Usut punya usut setelah dikeluarkannya putusan itu hampir seluruh mahasiswa senang dan bahagia akan keputusan tersebut dengan berdalih sudah merasa suntuk dan banyak mengeluh karena banyak tugas ketika kuliah tatap muka. Akan tetapi, setelah hari demi hari terlewati, keluh kesah mahasiswa tentang kuliah online mulai bermunculan. Hal itu terlihat dari status whatsapp, instagram maupun social media lainnya yang ditunjukan teman-teman mahasiswa.

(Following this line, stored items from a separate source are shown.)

## src/rtl/hazard_ctrl.sv

```systemverilog
// Load-use / MDU-busy hazard detection, MDU sequencing and branch flush control.
// Optional stall statistics counter is built only when HAZ_STALL_CNT_EN is defined.
module hazard_ctrl #(
  parameter int unsigned MD_MULT_CYC = 4,
  parameter int unsigned MD_DIV_CYC  = 32,
  parameter int unsigned CNT_W       = 32
) (
  input  logic             clk,
  input  logic             rst,
  input  logic [4:0]       rs_IF_ID_r,
  input  logic [4:0]       rt_IF_ID_r,
  input  logic             ID_uses_rs,
  input  logic             ID_uses_rt,
  input  logic [4:0]       rt_ID_EX_r,
  input  logic             EX_ctrl_MemRd,
  input  logic             ID_is_md,
  input  logic             ID_md_div,
  input  logic             ID_reads_hilo,
  input  logic             EX_branch_taken,
  output logic             PC_wr,
  output logic             IF_ID_wr,
  output logic             IF_ID_flush,
  output logic             ID_EX_flush,
  output logic             md_start,
  output logic             md_div,
  output logic             md_busy,
  output logic [CNT_W-1:0] stall_cnt
);

  localparam logic [7:0] MultCyc = MD_MULT_CYC[7:0];
  localparam logic [7:0] DivCyc  = MD_DIV_CYC[7:0];

  typedef enum logic [0:0] {StIdle, StBusy} state_e;

  state_e     fsm_q, fsm_d;
  logic [7:0] busy_cnt_q, busy_cnt_d;

  logic ld_use, md_haz, stall;

  assign ld_use = EX_ctrl_MemRd && (rt_ID_EX_r != 5'd0) &&
                  ((ID_uses_rs && (rs_IF_ID_r == rt_ID_EX_r)) ||
                   (ID_uses_rt && (rt_IF_ID_r == rt_ID_EX_r)));
  assign md_haz = (fsm_q == StBusy) && (ID_reads_hilo || ID_is_md);
  assign stall  = (ld_use || md_haz) && !EX_branch_taken;

  always_comb begin
    PC_wr       = 1'b1;
    IF_ID_wr    = 1'b1;
    IF_ID_flush = 1'b0;
    ID_EX_flush = 1'b0;
    md_start    = 1'b0;
    md_div      = 1'b0;
    md_busy     = (fsm_q == StBusy);
    if (EX_branch_taken) begin
      IF_ID_flush = 1'b1;
      ID_EX_flush = 1'b1;
    end else if (stall) begin
      PC_wr       = 1'b0;
      IF_ID_wr    = 1'b0;
      ID_EX_flush = 1'b1;
    end else if (ID_is_md) begin
      md_start = 1'b1;
      md_div   = ID_md_div;
    end
  end

  // A running operation is never aborted by a branch flush; only reset clears it.
  always_comb begin
    fsm_d      = fsm_q;
    busy_cnt_d = busy_cnt_q;
    unique case (fsm_q)
      StIdle: begin
        if (md_start) begin
          fsm_d      = StBusy;
          busy_cnt_d = ID_md_div ? DivCyc : MultCyc;
        end
      end
      StBusy: begin
        if (busy_cnt_q == 8'd1) begin
          fsm_d      = StIdle;
          busy_cnt_d = 8'd0;
        end else begin
          busy_cnt_d = busy_cnt_q - 8'd1;
        end
      end
      default: begin
        fsm_d      = StIdle;
        busy_cnt_d = 8'd0;
      end
    endcase
  end

  always_ff @(posedge clk or negedge rst) begin
    if (!rst) begin
      fsm_q      <= StIdle;
      busy_cnt_q <= 8'd0;
    end else begin
      fsm_q      <= fsm_d;
      busy_cnt_q <= busy_cnt_d;
    end
  end

`ifdef HAZ_STALL_CNT_EN
  logic [CNT_W-1:0] stall_cnt_q, stall_cnt_d;

  // Saturating count of stall cycles; branch-flush cycles have stall low.
  always_comb begin
    stall_cnt_d = stall_cnt_q;
    if (stall && (stall_cnt_q != {CNT_W{1'b1}})) begin
      stall_cnt_d = stall_cnt_q + 1'b1;
    end
  end

  always_ff @(posedge clk or negedge rst) begin
    if (!rst) begin
      stall_cnt_q <= '0;
    end else begin
      stall_cnt_q <= stall_cnt_d;
    end
  end

  assign stall_cnt = stall_cnt_q;
`else
  assign stall_cnt = '0;
`endif

endmodule

```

Mulai dari tugas yang kian hari makin menumpuk, terkendala oleh jaringan internet yang tidak stabil, apalagi mahasiswa yang tinggal di kampung selama diliburkan, materi kuliah yang sulit dimengerti, karena sebagian besar mahasiswa lebih memahami jika melihat dan mendengar secara langsung (bertatap muka).
Satu lagi yang sangat diresahkan mahasiswa, mahasiswa menuntun agar pihak kampus mampu menjawab alokasi dana UKT (Uang Kuliah Tunggal) yang telah dibayar oleh mahasiswa selama masa pandemi. Sebaiknya kampus harus memberikan pelayanan pembelajaran dengan maksimal untuk para mahasiswanya. Termasuk memanfaatkan UKT untuk membiayai kuota mahasiswa selama masa pandemi.
Berbagai petisi dibuat oleh mahasiswa, terkait keluh kesah mahasiswa dengan pembayaran UKT ini, khususnya mahasiswa yang berdampak. Mahasiswa menuntut pihak penyelenggara kampus untuk memberikan insentif sebagai bentuk kompensasi kepada mahasiswa yang melakukan perkuliahan secara online.
Insentif dapat berupa pengembalian sebagian UKT yang sudah dibayarkan dan dapat berupa pemberian kuota yang tidak hanya terbatas penggunaannya dalam aplikasi tertentu, karena perkuliahan yang dianggap kurang efektik dan fasilitas kampus yang tidak digunakan seperti kuliah tatap muka.
Penulis: Ade Nur' Adni, mahasiswa Kesehatan Masyarakat UIN Alauddin Makassar.